> [AIM OF THE EXERCISE] Filter the lines below, keeping each one that holds "registers".

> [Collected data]
━━━━━━

===== config.mk =====
export PLATFORM = sky130hd
export DESIGN_NAME = key_press_event_scanner
export DESIGN_NICKNAME = d
export VERILOG_FILES = /design/src/hw/rtl/kpes_pkg.sv /design/src/hw/rtl/kpes_lane.sv /design/src/hw/rtl/kpes_merge.sv /design/src/hw/rtl/key_press_event_scanner.sv
export SDC_FILE = /design/constraint.sdc
export NUM_CORES = 1
export LEC_CHECK = 0
export BUFFER_PORTS_ARGS = -buffer_cell sky130_fd_sc_hd__buf_2
export CAP_MARGIN = 20
export CORE_ASPECT_RATIO = 2
export CORE_MARGIN = 2
export CORE_UTILIZATION = 41
export DETAILED_ROUTE_END_ITERATION = 10
export GPL_ROUTABILITY_DRIVEN = 0
export HOLD_SLACK_MARGIN = 0.06
export PLACE_DENSITY = 0.63
export SYNTH_ARGS = -nofsm -noshare
export SYNTH_HDL_FRONTEND = slang
export SYNTH_HIERARCHICAL = 1
export SYNTH_SLANG_ARGS = --single-unit

===== constraint.sdc =====
create_clock -name clock -period 10.06 [get_ports clock]
set_clock_uncertainty 0.1 [all_clocks]
set_input_delay 2.012 -clock clock [delete_from_list [all_inputs] [get_ports clock]]
set_output_delay 2.012 -clock clock [all_outputs]
set_load 0.01 [all_outputs]

===== src/hw/rtl/kpes_pkg.sv =====
// Shared types and constants of the key press event scanner.
`default_nettype none

package kpes_pkg;

   // Number of scanned keys and the width of the level word.
   localparam int KEY_COUNT   = 6;
   localparam int LEVEL_W     = 6;
   localparam int KEY_IDX_W   = (KEY_COUNT > 1) ? $clog2(KEY_COUNT) : 1;
   localparam int KEY_FIELD_W = 3;
   localparam int KIND_W      = 3;
   localparam int COUNT_W     = 16;
   localparam int CSR_IDX_W   = 2;
   localparam int CSR_DATA_W  = 16;
   localparam int REQ_DATA_W  = 8;
   localparam int RSP_DATA_W  = 8;

   // Configuration register indexes.
   localparam logic [CSR_IDX_W-1:0] CSR_DEBOUNCE   = 2'd0;
   localparam logic [CSR_IDX_W-1:0] CSR_LONG_PRESS = 2'd1;
   localparam logic [CSR_IDX_W-1:0] CSR_REPEAT     = 2'd2;

   // Reset values of the timing registers.
   localparam logic [COUNT_W-1:0] DEBOUNCE_RESET   = 16'd3;
   localparam logic [COUNT_W-1:0] LONG_PRESS_RESET = 16'd100;
   localparam logic [COUNT_W-1:0] REPEAT_RESET     = 16'd20;
   localparam logic [COUNT_W-1:0] COUNT_MAX        = 16'hFFFF;

   // Phase of one key, one-hot.
   typedef enum logic [3:0] {
      PH_WAIT     = 4'b0001,
      PH_DEBOUNCE = 4'b0010,
      PH_LONG     = 4'b0100,
      PH_REPEAT   = 4'b1000
   } phase_type;

   // Kind of a reported event.
   typedef enum logic [KIND_W-1:0] {
      EV_CLICK        = 3'd0,
      EV_CLICK_RELEASE = 3'd1,
      EV_LONG_PRESS   = 3'd2,
      EV_REPEAT       = 3'd3,
      EV_LONG_RELEASE = 3'd4
   } event_kind_type;

   // Timing limits shared by all lanes.
   typedef struct packed {
      logic [COUNT_W-1:0] debounce_ticks;
      logic [COUNT_W-1:0] long_press_ticks;
      logic [COUNT_W-1:0] repeat_ticks;
   } cfg_type;

   // What one lane found on the current tick.
   typedef struct packed {
      logic           fire;
      event_kind_type kind;
   } lane_event_type;

endpackage

`default_nettype wire


===== src/hw/rtl/kpes_lane.sv =====
// Phase machine and hold counter of one key.
`default_nettype none

module kpes_lane
   import kpes_pkg::*;
(
   input  wire logic           clock,
   input  wire logic           reset,
   input  wire logic           tick_accept,
   input  wire logic           pressed,
   input  wire cfg_type        cfg,
   output lane_event_type      lane_event
);

   phase_type          phase_ff, phase_in;
   logic [COUNT_W-1:0] count_ff, count_in;
   logic [COUNT_W-1:0] count_inc;
   logic [COUNT_W-1:0] limit;
   logic               reached;

   // Saturating increment and compare against the limit of this phase.
   always_comb begin
      count_inc = (count_ff == COUNT_MAX) ? count_ff : count_ff + 16'd1;
      case (phase_ff)
         PH_DEBOUNCE: limit = cfg.debounce_ticks;
         PH_LONG:     limit = cfg.long_press_ticks;
         default:     limit = cfg.repeat_ticks;
      endcase
      reached = (count_inc >= limit);
   end

   // Next phase, next count and the event of this tick.
   always_comb begin
      phase_in        = phase_ff;
      count_in        = count_ff;
      lane_event.fire = 1'b0;
      lane_event.kind = EV_CLICK;
      if (tick_accept) begin
         case (phase_ff)
            PH_WAIT: begin
               if (pressed) begin
                  phase_in = PH_DEBOUNCE;
                  count_in = '0;
               end
            end
            PH_DEBOUNCE: begin
               if (!pressed) begin
                  phase_in = PH_WAIT;
                  count_in = '0;
               end else if (reached) begin
                  phase_in        = PH_LONG;
                  count_in        = '0;
                  lane_event.fire = 1'b1;
                  lane_event.kind = EV_CLICK;
               end else begin
                  count_in = count_inc;
               end
            end
            PH_LONG: begin
               if (!pressed) begin
                  phase_in        = PH_WAIT;
                  count_in        = '0;
                  lane_event.fire = 1'b1;
                  lane_event.kind = EV_CLICK_RELEASE;
               end else if (reached) begin
                  phase_in        = PH_REPEAT;
                  count_in        = '0;
                  lane_event.fire = 1'b1;
                  lane_event.kind = EV_LONG_PRESS;
               end else begin
                  count_in = count_inc;
               end
            end
            PH_REPEAT: begin
               if (!pressed) begin
                  phase_in        = PH_WAIT;
                  count_in        = '0;
                  lane_event.fire = 1'b1;
                  lane_event.kind = EV_LONG_RELEASE;
               end else if (reached) begin
                  count_in        = '0;
                  lane_event.fire = 1'b1;
                  lane_event.kind = EV_REPEAT;
               end else begin
                  count_in = count_inc;
               end
            end
            default: begin
               phase_in = PH_WAIT;
               count_in = '0;
            end
         endcase
      end
   end

   // Phase and counter registers.
   always_ff @(posedge clock) begin
      if (reset) begin
         phase_ff <= PH_WAIT;
         count_ff <= '0;
      end else begin
         phase_ff <= phase_in;
         count_ff <= count_in;
      end
   end

   // A waiting key has a cleared counter.
   assert property (@(posedge clock) disable iff (reset)
      (phase_ff == PH_WAIT) |-> (count_ff == '0))
      else $error("kpes_lane: counter not cleared while waiting");

   // A release always returns the key to waiting.
   assert property (@(posedge clock) disable iff (reset)
      (tick_accept && !pressed) |=> (phase_ff == PH_WAIT))
      else $error("kpes_lane: release did not return to waiting");

endmodule

`default_nettype wire


===== src/hw/rtl/kpes_merge.sv =====
// Collects the lane events of one tick and sends them out in key order.
`default_nettype none

module kpes_merge
   import kpes_pkg::*;
(
   input  wire logic                  clock,
   input  wire logic                  reset,
   input  wire logic                  tick_accept,
   input  wire lane_event_type        lane_events [KEY_COUNT],
   output logic                       idle,
   output logic                       rsp_tvalid,
   input  wire logic                  rsp_tready,
   // [2:0] key_index, [5:3] event_kind, [7:6] zero
   output logic [RSP_DATA_W-1:0]      rsp_tdata,
   output logic                       rsp_tlast
);

   logic [KEY_COUNT-1:0] pend_ff, pend_in;
   event_kind_type       kind_ff [KEY_COUNT];
   logic                 out_valid_ff, out_valid_in;
   logic [KEY_FIELD_W-1:0] out_key_ff;
   event_kind_type       out_kind_ff;
   logic                 out_last_ff;
   logic [KEY_IDX_W-1:0] sel;
   logic [KEY_COUNT-1:0] rest;
   logic                 out_free;
   logic                 load;

   // Lowest pending key and what remains after it.
   always_comb begin
      sel = '0;
      for (int k = KEY_COUNT - 1; k >= 0; k--) begin
         if (pend_ff[k]) begin
            sel = KEY_IDX_W'(k);
         end
      end
      rest = pend_ff & ~(KEY_COUNT'(1) << sel);
   end

   // The output register takes a new word when empty or being drained.
   assign out_free = !out_valid_ff || rsp_tready;
   assign load     = out_free && (pend_ff != '0);
   assign idle     = (pend_ff == '0);

   always_comb begin
      pend_in = pend_ff;
      if (tick_accept) begin
         for (int k = 0; k < KEY_COUNT; k++) begin
            pend_in[k] = lane_events[k].fire;
         end
      end else if (load) begin
         pend_in = rest;
      end
      out_valid_in = load ? 1'b1 : (out_free ? 1'b0 : out_valid_ff);
   end

   // Pending events and output register control.
   always_ff @(posedge clock) begin
      if (reset) begin
         pend_ff      <= '0;
         out_valid_ff <= 1'b0;
      end else begin
         pend_ff      <= pend_in;
         out_valid_ff <= out_valid_in;
      end
   end

   // Event kinds are captured with the tick; output word on load.
   always_ff @(posedge clock) begin
      if (tick_accept) begin
         for (int k = 0; k < KEY_COUNT; k++) begin
            kind_ff[k] <= lane_events[k].kind;
         end
      end
      if (load) begin
         out_key_ff  <= KEY_FIELD_W'(sel);
         out_kind_ff <= kind_ff[sel];
         out_last_ff <= (rest == '0);
      end
   end

   assign rsp_tvalid = out_valid_ff;
   assign rsp_tdata  = {2'b00, out_kind_ff, out_key_ff};
   assign rsp_tlast  = out_last_ff;

   // Each word moved out removes exactly one pending event.
   assert property (@(posedge clock) disable iff (reset)
      (load && !tick_accept) |=>
         ($countones(pend_ff) == $countones($past(pend_ff)) - 1))
      else $error("kpes_merge: pending count did not drop by one");

   // The word marked last leaves nothing pending.
   assert property (@(posedge clock) disable iff (reset)
      (load && (rest == '0)) |=> (pend_ff == '0))
      else $error("kpes_merge: events left after the last word");

   // A new tick never lands on undelivered events.
   assert property (@(posedge clock) disable iff (reset)
      tick_accept |-> (pend_ff == '0))
      else $error("kpes_merge: tick accepted with events pending");

endmodule

`default_nettype wire


===== src/hw/rtl/key_press_event_scanner.sv =====
// Top level of the key press event scanner: lanes, merge and timing registers.
//
// Usage: each word on the req_ channel is one scan tick; req_tdata[5:0] holds the
// pressed level of keys 0 to 5. Every key has its own lane with a phase machine
// (waiting, debouncing, awaiting long press, repeating) and a 16-bit hold counter.
// The lanes update together when a tick is accepted, and the merge stage sends
// their events on the rsp_ channel in ascending key order, one word per cycle:
// key index and event kind in rsp_tdata, rsp_tlast on the final event of the tick.
// A tick without events produces no word.
// The events of a tick are registered as pending on the accept edge and then move
// through the output register. A tick with events holds req_tready low while the
// merge stage moves them into the output register; ticks without events are
// accepted every cycle. The output register lets a new tick in while the last
// event of the previous one still waits; a stall on rsp_tready stops the drain
// and, once events are pending, the input.
// Timing registers are written through csr_: index 0 debounce, 1 long press,
// 2 repeat; other indexes are ignored. Write them only while no tick is in flight.
// Reset puts every key in waiting with a cleared counter and loads the register
// defaults 3, 100 and 20.
`default_nettype none

module key_press_event_scanner
   import kpes_pkg::*;
(
   input  wire logic                  clock,
   input  wire logic                  reset,
   input  wire logic                  req_tvalid,
   output logic                       req_tready,
   // [5:0] key_levels, [7:6] zero
   input  wire logic [REQ_DATA_W-1:0] req_tdata,
   output logic                       rsp_tvalid,
   input  wire logic                  rsp_tready,
   // [2:0] key_index, [5:3] event_kind, [7:6] zero
   output logic [RSP_DATA_W-1:0]      rsp_tdata,
   output logic                       rsp_tlast,
   input  wire logic                  csr_wen,
   input  wire logic [CSR_IDX_W-1:0]  csr_index,
   input  wire logic [CSR_DATA_W-1:0] csr_wdata
);

   cfg_type        cfg_ff, cfg_in;
   logic           tick_accept;
   logic           merge_idle;
   lane_event_type lane_events [KEY_COUNT];

   // Timing register writes.
   always_comb begin
      cfg_in = cfg_ff;
      if (csr_wen) begin
         case (csr_index)
            CSR_DEBOUNCE:   cfg_in.debounce_ticks   = csr_wdata;
            CSR_LONG_PRESS: cfg_in.long_press_ticks = csr_wdata;
            CSR_REPEAT:     cfg_in.repeat_ticks     = csr_wdata;
            default:        cfg_in = cfg_ff;
         endcase
      end
   end

   always_ff @(posedge clock) begin
      if (reset) begin
         cfg_ff.debounce_ticks   <= DEBOUNCE_RESET;
         cfg_ff.long_press_ticks <= LONG_PRESS_RESET;
         cfg_ff.repeat_ticks     <= REPEAT_RESET;
      end else begin
         cfg_ff <= cfg_in;
      end
   end

   // A tick enters when no event of the previous one is pending.
   assign req_tready  = merge_idle;
   assign tick_accept = req_tvalid && req_tready;

   // One lane per key; keys beyond the level word are never pressed.
   for (genvar k = 0; k < KEY_COUNT; k++) begin : g_lane
      logic pressed;
      if (k < LEVEL_W) begin : g_in
         assign pressed = req_tdata[k];
      end else begin : g_none
         assign pressed = 1'b0;
      end
      kpes_lane u_lane (
         .clock       (clock),
         .reset       (reset),
         .tick_accept (tick_accept),
         .pressed     (pressed),
         .cfg         (cfg_ff),
         .lane_event  (lane_events[k])
      );
   end

   // Event serializer and output register.
   kpes_merge u_merge (
      .clock       (clock),
      .reset       (reset),
      .tick_accept (tick_accept),
      .lane_events (lane_events),
      .idle        (merge_idle),
      .rsp_tvalid  (rsp_tvalid),
      .rsp_tready  (rsp_tready),
      .rsp_tdata   (rsp_tdata),
      .rsp_tlast   (rsp_tlast)
   );

endmodule

`default_nettype wire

━━━━━━

> [RESPONSE TO THE TASK]
   // Reset values of the timing registers.
   // Phase and counter registers.
// Top level of the key press event scanner: lanes, merge and timing registers.
// Timing registers are written through csr_: index 0 debounce, 1 long press,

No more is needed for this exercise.